*** Exercise data ***
<file path="src/rtl/sli_pattern_sequencer.sv">
// Structured-light pattern sequencer: steps (frq, fra), fires one fixed-length
// camera trigger per displayed pattern and waits for camera ready between patterns.
module sli_pattern_sequencer #(
    parameter int          N_FRQ       = 3,
    parameter int          N_FRA       = 8,
    parameter logic [19:0] EXP_CYCLES  = 20'h80000,
    parameter logic [3:0]  TIMEOUT_FRM = 4'd15
) (
    input  logic       clk,
    input  logic       rstn,
    input  logic       in_vsync,
    input  logic       in_blank,
    input  logic       mode,
    input  logic       run,
    input  logic       rdy,
    output logic [1:0] frq,
    output logic [2:0] fra,
    output logic       trig,
    output logic       hold,
    output logic       f_frm,
    output logic       seq_done,
    output logic       err,
    output logic [2:0] dbg_state
);

    typedef enum logic [2:0] {
        S_IDLE   = 3'd0,
        S_ARM    = 3'd1,
        S_FRAME  = 3'd2,
        S_EXPOSE = 3'd3,
        S_WAIT   = 3'd4
    } state_t;

    localparam logic [1:0] FRQ_LAST = 2'(N_FRQ - 1);
    localparam logic [2:0] FRA_LAST = 3'(N_FRA - 1);

    state_t      state_q, state_d;
    logic [1:0]  frq_q, frq_d;
    logic [2:0]  fra_q, fra_d;
    logic        trig_q, trig_d;
    logic        hold_q, hold_d;
    logic        f_frm_q, f_frm_d;
    logic        seq_done_q, seq_done_d;
    logic        err_q, err_d;
    logic [19:0] cnt_q, cnt_d;
    logic [3:0]  vcnt_q, vcnt_d;
    logic        vs_d_q, bl_d_q;

    logic vs_rise, bl_fall;
    assign vs_rise = in_vsync & ~vs_d_q;
    assign bl_fall = ~in_blank & bl_d_q;

    always_ff @(posedge clk or negedge rstn) begin
        if (!rstn) begin
            state_q    <= S_IDLE;
            frq_q      <= 2'd0;
            fra_q      <= 3'd0;
            trig_q     <= 1'b0;
            hold_q     <= 1'b0;
            f_frm_q    <= 1'b0;
            seq_done_q <= 1'b0;
            err_q      <= 1'b0;
            cnt_q      <= 20'd0;
            vcnt_q     <= 4'd0;
            vs_d_q     <= 1'b1;
            bl_d_q     <= 1'b0;
        end else begin
            state_q    <= state_d;
            frq_q      <= frq_d;
            fra_q      <= fra_d;
            trig_q     <= trig_d;
            hold_q     <= hold_d;
            f_frm_q    <= f_frm_d;
            seq_done_q <= seq_done_d;
            err_q      <= err_d;
            cnt_q      <= cnt_d;
            vcnt_q     <= vcnt_d;
            vs_d_q     <= in_vsync;
            bl_d_q     <= in_blank;
        end
    end

    // Camera handshake: hold is high while the pattern waits for the camera;
    // the edge that samples rdy high in that wait drops hold and advances the index.
    always_comb begin
        state_d    = state_q;
        frq_d      = frq_q;
        fra_d      = fra_q;
        trig_d     = trig_q;
        hold_d     = hold_q;
        seq_done_d = 1'b0;
        err_d      = err_q;
        cnt_d      = cnt_q;
        vcnt_d     = vcnt_q;

        if (mode) begin
            state_d = S_IDLE;
            frq_d   = 2'd0;
            fra_d   = 3'd0;
            trig_d  = 1'b0;
            hold_d  = 1'b0;
            cnt_d   = 20'd0;
            vcnt_d  = 4'd0;
        end else begin
            case (state_q)
                S_IDLE: begin
                    frq_d  = 2'd0;
                    fra_d  = 3'd0;
                    trig_d = 1'b0;
                    hold_d = 1'b0;
                    if (run) begin
                        state_d = S_ARM;
                        err_d   = 1'b0;
                    end
                end
                S_ARM: begin
                    if (vs_rise) state_d = S_FRAME;
                end
                S_FRAME: begin
                    if (bl_fall) begin
                        state_d = S_EXPOSE;
                        cnt_d   = EXP_CYCLES;
                        trig_d  = 1'b1;
                    end
                end
                S_EXPOSE: begin
                    if (cnt_q == 20'd1) begin
                        state_d = S_WAIT;
                        trig_d  = 1'b0;
                        hold_d  = 1'b1;
                        cnt_d   = 20'd0;
                        vcnt_d  = 4'd0;
                    end else begin
                        cnt_d = cnt_q - 20'd1;
                    end
                end
                S_WAIT: begin
                    // rdy wins over a timeout-reaching vsync in the same cycle.
                    if (rdy) begin
                        hold_d = 1'b0;
                        if (fra_q < FRA_LAST) begin
                            fra_d = fra_q + 3'd1;
                        end else begin
                            fra_d = 3'd0;
                            if (frq_q < FRQ_LAST) begin
                                frq_d = frq_q + 2'd1;
                            end else begin
                                frq_d      = 2'd0;
                                seq_done_d = 1'b1;
                            end
                        end
                        if (run) begin
                            state_d = S_ARM;
                        end else begin
                            state_d = S_IDLE;
                            frq_d   = 2'd0;
                            fra_d   = 3'd0;
                        end
                    end else if (vs_rise) begin
                        vcnt_d = vcnt_q + 4'd1;
                        if (vcnt_q + 4'd1 == TIMEOUT_FRM) begin
                            state_d = S_IDLE;
                            err_d   = 1'b1;
                            hold_d  = 1'b0;
                            frq_d   = 2'd0;
                            fra_d   = 3'd0;
                        end
                    end
                end
                default: begin
                    state_d = S_IDLE;
                end
            endcase
        end

        f_frm_d = (fra_d == 3'd0) && (state_d != S_IDLE);
    end

    assign frq       = frq_q;
    assign fra       = fra_q;
    assign trig      = trig_q;
    assign hold      = hold_q;
    assign f_frm     = f_frm_q;
    assign seq_done  = seq_done_q;
    assign err       = err_q;
    assign dbg_state = state_q;

endmodule

</file>
===== config.mk =====
export PLATFORM = sky130hd
export DESIGN_NAME = div_unit
export DESIGN_NICKNAME = d
export VERILOG_FILES = /design/src/rtl/div_pkg.sv /design/src/rtl/div_unit.sv
export SDC_FILE = /design/constraint.sdc
export NUM_CORES = 1
export LEC_CHECK = 0
export BUFFER_PORTS_ARGS = -buffer_cell sky130_fd_sc_hd__buf_2
export CELL_PAD_IN_SITES_DETAIL_PLACEMENT = 0
export CELL_PAD_IN_SITES_GLOBAL_PLACEMENT = 1
export CORE_MARGIN = 5
export CORE_UTILIZATION = 40
export DETAILED_ROUTE_END_ITERATION = 10
export PLACE_DENSITY = 0.79
export SETUP_SLACK_MARGIN = 0.1
export SLEW_MARGIN = 20
export SYNTH_ARGS = -nofsm -noshare
export SYNTH_HDL_FRONTEND = slang
export SYNTH_SLANG_ARGS = --single-unit

===== constraint.sdc =====
create_clock -name clk -period 4.4 [get_ports clk]
set_clock_uncertainty 0.1 [all_clocks]
set_input_delay 1.32 -clock clk [delete_from_list [all_inputs] [get_ports clk]]
set_output_delay 1.32 -clock clk [all_outputs]
set_load 0.01 [all_outputs]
***
Problem statement:
Of all the entries above, retype exactly the lines from the line with "export DETAILED_ROUTE_END_ITERATION = 10" to the line with "set_input_delay 1.32 -clock", both included, and no others.

Task answer:
export DETAILED_ROUTE_END_ITERATION = 10
export PLACE_DENSITY = 0.79
export SETUP_SLACK_MARGIN = 0.1
export SLEW_MARGIN = 20
export SYNTH_ARGS = -nofsm -noshare
export SYNTH_HDL_FRONTEND = slang
export SYNTH_SLANG_ARGS = --single-unit

===== constraint.sdc =====
create_clock -name clk -period 4.4 [get_ports clk]
set_clock_uncertainty 0.1 [all_clocks]
set_input_delay 1.32 -clock clk [delete_from_list [all_inputs] [get_ports clk]]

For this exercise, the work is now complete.